Quién podía imaginar que la primera grieta en el Telón de Acero no surgiría de un conflicto sino de una inocente merienda campestre? Fue precisamente eso lo que pasó hace 30 años en la frontera entre Hungría y Austria en la recta final de la Guerra Fría. El 19 de agosto de 1989, el eurodiputado conservador alemán Otto von Habsburg y el reformista ministro húngaro Imre Pozsgay decidieron organizar un “picnic paneuropeo” a las afueras de la ciudad húngara de Sopron, en la frontera con Austria. Las hojas volantes que publicitaban aquella cita anunciaban que a partir de las 15.00 horas se permitiría durante tres horas un “inédito y ocasional cruce de la frontera” en ese punto. Incluso se animaba a los asistentes a cortar un trozo de la alambrada y que se la llevaran a casa de recuerdo.

La ceremonia buscaba confraternizar a ciudadanos de la Hungría comunista y Austria -económicamente capitalista pero políticamente neutral- en pleno deshielo de la Guerra Fría, propiciado por la política aperturista de Mijaíl Gorbachov en la Unión Soviética.

Apenas unas semanas atrás, el 27 de junio, el ministro húngaro de Exteriores, Gyula Horn, y su homólogo austríaco, Alois Mock, habían cortado juntos una alambrada en la frontera entre ambos países como un gesto de paz. Las imágenes dieron la vuelta al mundo.

En esos meses Hungría parecía el lugar por el que el muro que separaba ambos bloques pudiera caer antes. Y eso llevó a que miles de ciudadanos de la comunista República Democrática Alemana (RDA) se desplazasen allí para tratar de cruzar la frontera.

En el Este de Berlín la guardia fronteriza comunista disparaba contra quienes intentaran llegar a Occidente. Aprovechando el verano, muchos alemanes de la RDA viajaron a Hungría -un socio comunista- para bañarse en el lago Balaton y, de paso, probar si las fronteras allí eran tan herméticas como en su país. El picnic estaba previsto, sobre todo, para austríacos y húngaros, pero la noticia corrió como la pólvora y cientos de alemanes del Este acudieron con la idea de aprovechar la ceremonia para escapar a Occidente.

La policía húngara tenía orden de no dejar pasar a alemanes, utilizando, en caso de necesidad, incluso la fuerza. Al frente de la guardia fronteriza estaba el entonces teniente coronel Bella Arpad, que tuvo que tomar la decisión más difícil de su vida en apenas unos segundos.

El dilema: obedecer a sus superiores y causar, posiblemente, una masacre, o dejar cruzar hacia Austria a una multitud de unas 700 personas. “Tuve unos 20 segundos para decidir”, explica Arpad en Sopron, donde sigue viviendo ya como jubilado. “La calle desde donde observamos la situación tenía unos 120 metros. Allí hay un valle. Cuando alguien viene de allí hacia la frontera, primero solo ves la cabeza, luego los cuerpos, y cuando vimos a todos, solo tuve unos 20-25 segundos para decidir qué hacer”, explica sobre la llegada a la frontera de la muchedumbre.

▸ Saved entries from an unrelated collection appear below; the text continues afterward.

==> design.v <==
module AMBA_AXI_ram
#(
	parameter ID_WIDTH = 4,
	parameter ADDR_WIDTH = 8,
	parameter DATA_WIDTH = 16,
	parameter BRESP_WIDTH = 3,
	parameter WR_MEM_DELAY = 0,
	parameter RD_MEM_DELAY = 0
)
(
	clk,
	rst_n,
	s_axi_awvalid,
	s_axi_awready,
	s_axi_awid,
	s_axi_awaddr,
	s_axi_awlen,
	s_axi_awsize,
	s_axi_awburst, 							 
	s_axi_wvalid,
	s_axi_wready,
	s_axi_wdata,
	s_axi_wstrb, 
	s_axi_wlast,
	s_axi_bvalid,
	s_axi_bready,
	s_axi_bid,
	s_axi_bresp,
	s_axi_arvalid,
	s_axi_arready,
	s_axi_arid,
	s_axi_araddr,
	s_axi_arlen,
	s_axi_arsize,
	s_axi_arburst,
	s_axi_rvalid,
	s_axi_rready,
	s_axi_rid,
	s_axi_rdata,
	s_axi_rresp,
	s_axi_rlast
);
parameter STROBE_WIDTH = DATA_WIDTH/8;
parameter W_STATE_IDLE = 2'd0;
parameter W_STATE_BRUST = 2'd1;
parameter W_STATE_RESPON = 2'd2;
parameter R_STATE_IDLE = 1'd0;
parameter R_STATE_BRUST = 1'd1;
parameter MEM_ADDR_SIZE = ADDR_WIDTH - $clog2(STROBE_WIDTH);  
input 								clk, rst_n;
input 								s_axi_awvalid;
output reg 							s_axi_awready;
input [ID_WIDTH - 1 : 0] 			s_axi_awid;
input [ADDR_WIDTH - 1 : 0] 			s_axi_awaddr;
input [7:0] 						s_axi_awlen;
input [2:0] 						s_axi_awsize;
input [1:0] 						s_axi_awburst; 
input 								s_axi_wvalid;
output reg 							s_axi_wready;
input [DATA_WIDTH - 1 : 0] 			s_axi_wdata;
input [STROBE_WIDTH - 1 : 0]		s_axi_wstrb;
input 								s_axi_wlast;
output reg	 						s_axi_bvalid;
input 								s_axi_bready;
output [ID_WIDTH - 1 : 0] 			s_axi_bid;
output [BRESP_WIDTH - 1 : 0] 		s_axi_bresp;
input 								s_axi_arvalid;
output reg							s_axi_arready;
input [ID_WIDTH - 1 : 0] 			s_axi_arid;
input [ADDR_WIDTH - 1 : 0] 			s_axi_araddr;
input [7:0]							s_axi_arlen;
input [2:0]							s_axi_arsize;
input [1:0]							s_axi_arburst;
output reg							s_axi_rvalid;
input 								s_axi_rready;
output [ID_WIDTH - 1 : 0] 			s_axi_rid;
output reg [DATA_WIDTH - 1 : 0]		s_axi_rdata;
output [BRESP_WIDTH - 1 : 0]		s_axi_rresp;
output reg							s_axi_rlast;
integer i;
reg [1:0] W_state, W_next_state;  
reg R_state, R_next_state;
reg [DATA_WIDTH - 1 : 0] mem[(1 << MEM_ADDR_SIZE) - 1 : 0];  
reg [1+$clog2(WR_MEM_DELAY) : 0] wr_mem_delay_cnt;
reg [1+$clog2(RD_MEM_DELAY) : 0] rd_mem_delay_cnt;
wire wr_mem_done, rd_mem_done;
reg [ID_WIDTH - 1 : 0] 			s_axi_awid_reg;
reg [ADDR_WIDTH - 1 : 0] 		s_axi_awaddr_reg;
reg [2:0] 						s_axi_awsize_reg;
reg [1:0] 						s_axi_awburst_reg;
reg [7:0] wdata_index_cnt;
wire [MEM_ADDR_SIZE - 1 : 0] 	awaddr_mem, araddr_mem;
wire wr_data_hand_en, rd_data_hand_en;
reg [ID_WIDTH - 1 : 0] 			s_axi_arid_reg;
reg [ADDR_WIDTH - 1 : 0] 		s_axi_araddr_reg;
reg [2:0] 						s_axi_arsize_reg;
reg [1:0] 						s_axi_arburst_reg;
reg [7:0] rdata_index_cnt;
always@(*)begin
    case(W_state)
        W_STATE_IDLE:begin
			if(s_axi_awvalid && s_axi_awready)
				W_next_state = W_STATE_BRUST;
			else
				W_next_state = W_STATE_IDLE;
        end
        W_STATE_BRUST:begin
			if(wdata_index_cnt > 0 || ~wr_mem_done)
				W_next_state = W_STATE_BRUST;
			else
				W_next_state = W_STATE_RESPON;
        end
        W_STATE_RESPON:begin
            if(s_axi_bready)
				W_next_state = W_STATE_IDLE;
			else
				W_next_state = W_STATE_RESPON;
        end
		  default: W_next_state = W_STATE_IDLE;
    endcase
end
always@(posedge clk, negedge rst_n)begin
    if(~rst_n)begin
        W_state <= W_STATE_IDLE;
    end
    else begin
        W_state <= W_next_state;
    end
end
always@(posedge clk, negedge rst_n)begin
    if(~rst_n)begin
		  s_axi_awid_reg 	<= 0;
		  s_axi_awsize_reg	<= 0;
		  s_axi_awburst_reg	<= 0;
    end
    else begin
		if(W_state == W_STATE_IDLE & s_axi_awvalid & s_axi_awready)begin
			  s_axi_awid_reg 	<= s_axi_awid;
			  s_axi_awsize_reg	<= s_axi_awsize < ($clog2(STROBE_WIDTH)) ? s_axi_awsize : ($clog2(STROBE_WIDTH));
			  s_axi_awburst_reg	<= s_axi_awburst;
		end
    end
end
always@(posedge clk, negedge rst_n)begin
    if(~rst_n)begin
        wdata_index_cnt <= 0;
    end
    else begin
		if(W_state == W_STATE_IDLE && s_axi_awvalid && s_axi_awready)
			wdata_index_cnt <= s_axi_awlen;
		else if(wr_data_hand_en)
			wdata_index_cnt <= wdata_index_cnt - 1;
    end
end
always@(posedge clk, negedge rst_n)begin
    if(~rst_n)begin
        s_axi_awaddr_reg <= 0;
    end
    else begin
        if(W_state == W_STATE_IDLE && s_axi_awvalid && s_axi_awready)
			s_axi_awaddr_reg <= s_axi_awaddr;
		else if(wr_data_hand_en && wdata_index_cnt > 1 && s_axi_awburst_reg != 2'b00)
			s_axi_awaddr_reg <= s_axi_awaddr_reg + (1 << s_axi_awsize_reg);
    end
end
assign awaddr_mem = s_axi_awaddr_reg >> ($clog2(STROBE_WIDTH));
always@(posedge clk, negedge rst_n)begin
    if(~rst_n)begin
        s_axi_awready <= 0;
    end
    else begin
        if(W_state == W_STATE_IDLE)
			s_axi_awready <= 1;
		else
			s_axi_awready <= 0;
    end
end
assign wr_data_hand_en = (W_state == W_STATE_BRUST && s_axi_wready && s_axi_wvalid);
assign wr_mem_done = wr_mem_delay_cnt == WR_MEM_DELAY;
always@(posedge clk, negedge rst_n)begin
    if(~rst_n)begin
        s_axi_wready <= 0;
    end
    else begin
        if (W_state == W_STATE_IDLE && W_next_state == W_STATE_BRUST || W_state == W_STATE_BRUST && W_next_state != W_STATE_RESPON && wr_mem_done)
			s_axi_wready <= 1;
		else
			s_axi_wready <= 0;
    end
end
always@(posedge clk, negedge rst_n)begin
    if(~rst_n)begin
        wr_mem_delay_cnt <= 0;
    end
    else begin
		if(wr_mem_done)
			wr_mem_delay_cnt <= 0; 
		else if(wr_data_hand_en || W_state == W_STATE_BRUST && wr_mem_delay_cnt > 0)
        	wr_mem_delay_cnt <= wr_mem_delay_cnt + 1;
    end
end
always@(posedge clk, negedge rst_n)begin
    if(~rst_n)begin
        s_axi_bvalid <= 0;
    end
    else begin
        if (W_state != W_STATE_RESPON )
			s_axi_bvalid <= 0;
		else
			s_axi_bvalid <= 1;
    end
end
assign s_axi_bid = s_axi_awid_reg;
assign s_axi_bresp = {BRESP_WIDTH{1'b0}};
always@(*)begin
    case(R_state)
        R_STATE_IDLE:begin
			if(s_axi_arvalid && s_axi_arready)
				R_next_state = R_STATE_BRUST;
			else
				R_next_state = R_STATE_IDLE;
        end
        R_STATE_BRUST:begin
			if(rdata_index_cnt > 1 || ~rd_mem_done)
				R_next_state = R_STATE_BRUST;
			else
				R_next_state = R_STATE_IDLE;
        end
		default: R_next_state = R_STATE_IDLE;
    endcase
end
always@(posedge clk, negedge rst_n)begin
    if(~rst_n)begin
        R_state <= R_STATE_IDLE;
    end
    else begin
        R_state <= R_next_state;
    end
end
always@(posedge clk, negedge rst_n)begin
    if(~rst_n)begin
		  s_axi_arid_reg 	<= 0;
		  s_axi_arsize_reg	<= 0;
		  s_axi_arburst_reg	<= 0;
    end
    else begin
		if(R_state == R_STATE_IDLE & s_axi_arvalid & s_axi_arready)begin
			  s_axi_arid_reg 	<= s_axi_arid;
			  s_axi_arsize_reg	<= s_axi_arsize < ($clog2(STROBE_WIDTH)) ? s_axi_arsize : ($clog2(STROBE_WIDTH));
			  s_axi_arburst_reg	<= s_axi_arburst;
		end
    end
end
always@(posedge clk, negedge rst_n)begin
    if(~rst_n)begin
        rdata_index_cnt <= 0;
    end
    else begin
		if(R_state == R_STATE_IDLE && s_axi_arvalid && s_axi_arready)
			rdata_index_cnt <= s_axi_arlen;
		else if(rd_data_hand_en && rd_mem_done)
			rdata_index_cnt <= rdata_index_cnt - 1;
    end
end
always@(posedge clk, negedge rst_n)begin
    if(~rst_n)begin
        s_axi_araddr_reg <= 0;
    end
    else begin
        if(R_state == R_STATE_IDLE && s_axi_arvalid && s_axi_arready)
			s_axi_araddr_reg <= s_axi_araddr;
		else if(rd_data_hand_en && rd_mem_done && s_axi_arburst_reg != 2'b00)
			s_axi_araddr_reg <= s_axi_araddr_reg + (1 << s_axi_arsize_reg);
    end
end
assign araddr_mem = s_axi_araddr_reg >> ($clog2(STROBE_WIDTH));
always@(posedge clk, negedge rst_n)begin
    if(~rst_n)begin
        s_axi_arready <= 0;
    end
    else begin
        if(R_state == R_STATE_IDLE)
			s_axi_arready <= 1;
		else
			s_axi_arready <= 0;
    end
end
assign rd_data_hand_en = (R_state == R_STATE_BRUST && s_axi_rready);
assign rd_mem_done = rd_mem_delay_cnt == RD_MEM_DELAY;
always@(posedge clk, negedge rst_n)begin
    if(~rst_n)begin
        s_axi_rvalid <= 0;
    end
    else begin
        if (R_state == R_STATE_BRUST && rd_mem_done)
			s_axi_rvalid <= 1;
		else
			s_axi_rvalid <= 0;
    end
end
always@(posedge clk, negedge rst_n)begin
    if(~rst_n)begin
        rd_mem_delay_cnt <= 0;
    end
    else begin
		if(rd_mem_done)
			rd_mem_delay_cnt <= 0; 
		else if(rd_data_hand_en || R_state == R_STATE_BRUST && rd_mem_delay_cnt > 0)
        	rd_mem_delay_cnt <= rd_mem_delay_cnt + 1;
    end
end
assign s_axi_rid = s_axi_arid_reg;
assign s_axi_rresp = {BRESP_WIDTH{1'b0}};
always@(posedge clk, negedge rst_n)begin
    if(~rst_n)begin
        s_axi_rdata <= 0;
    end
    else begin
		if(rd_data_hand_en && rd_mem_done)
        	s_axi_rdata <= mem[araddr_mem];
    end
end
always@(posedge clk, negedge rst_n)begin
    if(~rst_n)begin
        s_axi_rlast <= 0;
    end
    else begin
		if(rdata_index_cnt == 1 && rd_mem_done)
        	s_axi_rlast <= 1;
		else
			s_axi_rlast <= 0;
    end
end
always@(posedge clk, negedge rst_n)begin
    if(~rst_n)begin
        for	(i=0; i<(1 << MEM_ADDR_SIZE);i=i+1)
			mem[i] <= 0;
    end
    else begin
        for(i=0; i<STROBE_WIDTH; i=i+1)begin
			if(wr_data_hand_en & s_axi_wstrb[i])
				mem[awaddr_mem][8*(i+1)-1 -: 8] <= s_axi_wdata[8*(i+1)-1 -: 8];
		end
    end
end
endmodule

Y lo que vio fue una riada de personas, muchas jóvenes, en vaqueros y camisetas, algunos padres con sus niños sobre los hombros, mujeres empujando carritos infantiles. Todos con mirada resuelta y con la intención de cruzar la frontera. Su decisión fue dejarles pasar, pese a que ello le pudiera costar un juicio militar y cinco años de cárcel por desobedecer una orden. Pero lo hizo porque disparar contra civiles hubiera sido “una vergüenza para Hungría”.

La decisión de Arpad desató el júbilo de los alemanes del Este y una fiesta espontánea en la frontera. De repente todo fueron abrazos, gritos de alegría, besos y lágrimas al cruzar hacia Austria. “Sopron significa para nosotros la libertad. La libertad y el final del comunismo.

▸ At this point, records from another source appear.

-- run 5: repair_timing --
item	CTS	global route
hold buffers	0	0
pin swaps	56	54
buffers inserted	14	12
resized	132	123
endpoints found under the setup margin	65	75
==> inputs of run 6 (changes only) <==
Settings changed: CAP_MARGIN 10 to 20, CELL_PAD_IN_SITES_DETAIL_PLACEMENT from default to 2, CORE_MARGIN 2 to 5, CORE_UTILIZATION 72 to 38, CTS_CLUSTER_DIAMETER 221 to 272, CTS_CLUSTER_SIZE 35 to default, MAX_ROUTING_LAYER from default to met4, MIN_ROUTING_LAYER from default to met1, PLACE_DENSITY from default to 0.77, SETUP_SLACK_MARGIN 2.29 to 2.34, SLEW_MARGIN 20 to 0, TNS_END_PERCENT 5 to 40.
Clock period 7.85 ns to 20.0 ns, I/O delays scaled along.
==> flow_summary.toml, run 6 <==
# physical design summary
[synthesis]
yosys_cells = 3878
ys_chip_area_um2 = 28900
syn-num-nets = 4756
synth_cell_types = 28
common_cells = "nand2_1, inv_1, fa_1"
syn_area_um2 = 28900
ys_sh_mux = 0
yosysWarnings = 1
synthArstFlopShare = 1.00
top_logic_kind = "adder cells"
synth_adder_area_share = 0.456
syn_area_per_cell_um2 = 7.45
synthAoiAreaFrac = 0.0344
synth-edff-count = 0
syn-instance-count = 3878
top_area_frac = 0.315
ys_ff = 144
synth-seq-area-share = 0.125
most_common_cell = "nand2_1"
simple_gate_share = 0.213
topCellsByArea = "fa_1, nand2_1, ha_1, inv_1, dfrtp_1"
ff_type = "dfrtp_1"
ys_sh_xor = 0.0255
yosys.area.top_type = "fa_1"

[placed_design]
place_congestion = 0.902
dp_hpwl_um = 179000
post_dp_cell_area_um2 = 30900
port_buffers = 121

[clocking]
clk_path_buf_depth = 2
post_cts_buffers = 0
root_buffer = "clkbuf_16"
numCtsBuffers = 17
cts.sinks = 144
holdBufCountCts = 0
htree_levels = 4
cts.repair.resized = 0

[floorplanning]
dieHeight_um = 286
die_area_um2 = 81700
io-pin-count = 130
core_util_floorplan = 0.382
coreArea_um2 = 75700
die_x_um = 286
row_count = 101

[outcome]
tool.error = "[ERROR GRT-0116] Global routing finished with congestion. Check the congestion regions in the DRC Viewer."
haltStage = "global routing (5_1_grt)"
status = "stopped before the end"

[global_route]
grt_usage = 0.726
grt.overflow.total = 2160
## run 1
==> flow/design.v <==
module pipelined_cordic(
    input Clk, Rst,
    input signed[15:0] x_in, y_in, theta_in,
    output reg signed[15:0] sine_theta,
    output reg signed[15:0] cosine_theta
);
reg signed [15:0] x[0:15], y[0:15], theta[0:15], x_out[0:15], y_out[0:15], theta_out[0:15];
wire signed [15:0] atan_out [0:15];
reg [3:0] stage;  
assign atan_out[0] = 16'b0011001001000100;
assign atan_out[1] = 16'b0001110110101100;
assign atan_out[2] = 16'b0000111110101101;
assign atan_out[3] = 16'b0000011111110101;
assign atan_out[4] = 16'b0000001111111110;
assign atan_out[5] = 16'b0000001000000000;
assign atan_out[6] = 16'b0000000100000000;
assign atan_out[7] = 16'b0000000010000000;
assign atan_out[8] = 16'b0000000001000000;
assign atan_out[9] = 16'b0000000000100000;
assign atan_out[10] = 16'b0000000000010000;
assign atan_out[11] = 16'b0000000000001000;
assign atan_out[12] = 16'b0000000000000100;
assign atan_out[13] = 16'b0000000000000010;
assign atan_out[14] = 16'b0000000000000001;
assign atan_out[15] = 16'b0000000000000000;
genvar i;
generate
    for (i = 0; i < 16; i = i + 1) begin : stages
        always @(posedge Clk or posedge Rst) begin
            if (Rst)
                begin
                    x[i] <= 0;
                    y[i] <= 0;
                    theta[i] <= 0;
                end
            else 
                begin
                    if (i == 0) begin
                        x[i] <= x_in;
                        y[i] <= y_in;
                        theta[i] <= theta_in;
                    end else begin
                        x[i] <= x_out[i-1];
                        y[i] <= y_out[i-1];
                        theta[i] <= theta_out[i-1];
                    end
                end
        end
        always @(*) begin
            if (theta[i][15] == 1) begin
                x_out[i] = x[i] + (y[i] >>> (i));
                y_out[i] = y[i] - (x[i] >>> (i));
                theta_out[i] = theta[i] + atan_out[i];
            end else begin
                x_out[i] = x[i] - (y[i] >>> (i));
                y_out[i] = y[i] + (x[i] >>> (i));
                theta_out[i] = theta[i] - atan_out[i];
            end
        end
    end
endgenerate
always @(posedge Clk or posedge Rst) begin
    if (Rst) begin
        sine_theta <= 0;
        cosine_theta <= 0;
    end else begin
        sine_theta <= y_out[15];  
        cosine_theta <= x_out[15];  
    end
end
endmodule
export LEC_CHECK = 0
export CAP_MARGIN = 0
export CELL_PAD_IN_SITES_DETAIL_PLACEMENT = 1
export CELL_PAD_IN_SITES_GLOBAL_PLACEMENT = 3
export CORE_MARGIN = 10
export CORE_UTILIZATION = 43
export CTS_CLUSTER_DIAMETER = 121
export MAX_ROUTING_LAYER = met4
export PLACE_DENSITY = 0.49
export SLEW_MARGIN = 30
create_clock -name core_clock -period 2.54 [get_ports {Clk}]
run.sh (not shown) runs the stock make flow with config.mk's settings and CLKGATE_MAP_FILE=.
The flow completed for run 1, but it is not clean: the layout still shows negative setup slack.
Here is what was changed in the inputs of run 2 compared with run 1.
Settings: CTS_CLUSTER_DIAMETER no longer set, was 121; CELL_PAD_IN_SITES_DETAIL_PLACEMENT no longer set, was 1; CORE_UTILIZATION now 40, was 43; CELL_PAD_IN_SITES_GLOBAL_PLACEMENT no longer set, was 3; PLACE_DENSITY now 0.6, was 0.49; SLEW_MARGIN now 20, was 30; MAX_ROUTING_LAYER no longer set, was met4; CAP_MARGIN now 20, was 0; CORE_MARGIN now 2, was 10; the clock period (ns, I/O delays scaled along) now 3.96, was 2.54.
The flow did not stop early for run 2: all stages ran, and the layout cleared the timing, DRC and antenna checks.
The die height of run 2 falls short of that of run 1 by about 0.8%.
Relative to run 1, met2 routing resource usage after global routing has decreased by 17 points in run 2.
Clock skew of run 2 is on par with run 1.
On register-to-register slack: between run 1 and run 2, it ends up higher for run 2.
The cell area of run 2 was superior to that of run 1.
Modified inputs, run 3 compared to run 2
Settings: a change of CAP_MARGIN from 20 to 0; an added CTS_CLUSTER_DIAMETER of 394; a change of CORE_UTILIZATION from 40 to 72; an added HOLD_SLACK_MARGIN of 0.28; an added CTS_CLUSTER_SIZE of 99; an added SETUP_SLACK_MARGIN of -0.16; an added CORE_ASPECT_RATIO of 1.35; an added ABC_AREA of 1; a change of the clock period (ns, I/O delays scaled along) from 3.96 to 1.92.
### Flow results
- Run 3 got as far as clock tree synthesis, where a tool error ended the run.
- Looking only at netlist area before placement, and setting everything else aside, the lower value of run 2 and run 3 goes to run 2.
- Taking run 2 as the reference, in run 3 adder-cell share of the synthesized area fell 1.7 points, synthesized net count rose 1,991.
> inputs changed (run 3 -> run 4)
Settings: CTS_CLUSTER_DIAMETER: 394 -> unset; ABC_AREA: 1 -> unset; CORE_ASPECT_RATIO: 1.35 -> unset; CTS_CLUSTER_SIZE: 99 -> unset; CAP_MARGIN: 0 -> 20; PLACE_DENSITY: 0.6 -> 0.67; HOLD_SLACK_MARGIN: 0.28 -> unset; SETUP_SLACK_MARGIN: -0.16 -> -0.17; the clock period (ns, I/O delays scaled along): 1.92 -> 3.07.
--- outcome ---
In run 4 the implementation completed, yet the final layout does not meet the checks, the culprit being negative setup slack.
| synthesized area | higher: run 3 |
Area fraction in mux cells on run 4 is up relative to run 3.
Going from run 3 to run 4, total die size now smaller, average footprint of a synthesized cell higher, yosys synthesis chip area dropped about 9%.
Compared with run 3, in run 4 synthesized cell count shrank by 1,991; global placement routability congestion now sits lower.
Here is what was changed in the inputs of run 5 compared with run 4.
Settings: SETUP_SLACK_MARGIN changed from -0.17 to 0.91; CORE_UTILIZATION changed from 72 to 70; PLACE_DENSITY removed (was 0.67); the clock period (ns, I/O delays scaled along) changed from 3.07 to 3.33.
### Flow results
- Sort run 5 and run 4 by share of the final layout cell area in multi-input gates desc -> top: run 5
- Run 5 vs run 4: cell count up
- Against run 4, run 5 comes in about 70% higher on routed length on met3.
- Run 5 went all the way through synthesis, placement and routing and the layout is clean on timing, DRC and antenna.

Estoy hoy y siempre agradecida y espero que nadie se olvide de este día”, recuerda Margret Pfitzenreiter, que cruzó ese día la frontera hacia Austria. Su marido, Hermann, asiente y agrega: “Siempre tuvimos la esperanza de poder pasar la frontera. Por eso vinimos”.

Ambos recuerdan el gesto valiente de Arpad de dejarles cruzar pese a las consecuencias para el oficial.

“Creo que él tenía el mismo miedo que nosotros sobre lo que iba a pasar. Solo que nosotros, 100 metros detrás de la frontera éramos libres. Pero él tuvo que quedarse y dar explicaciones en casa. Sólo puedo quitarme el sombrero ante lo que hizo”, resume Hermann.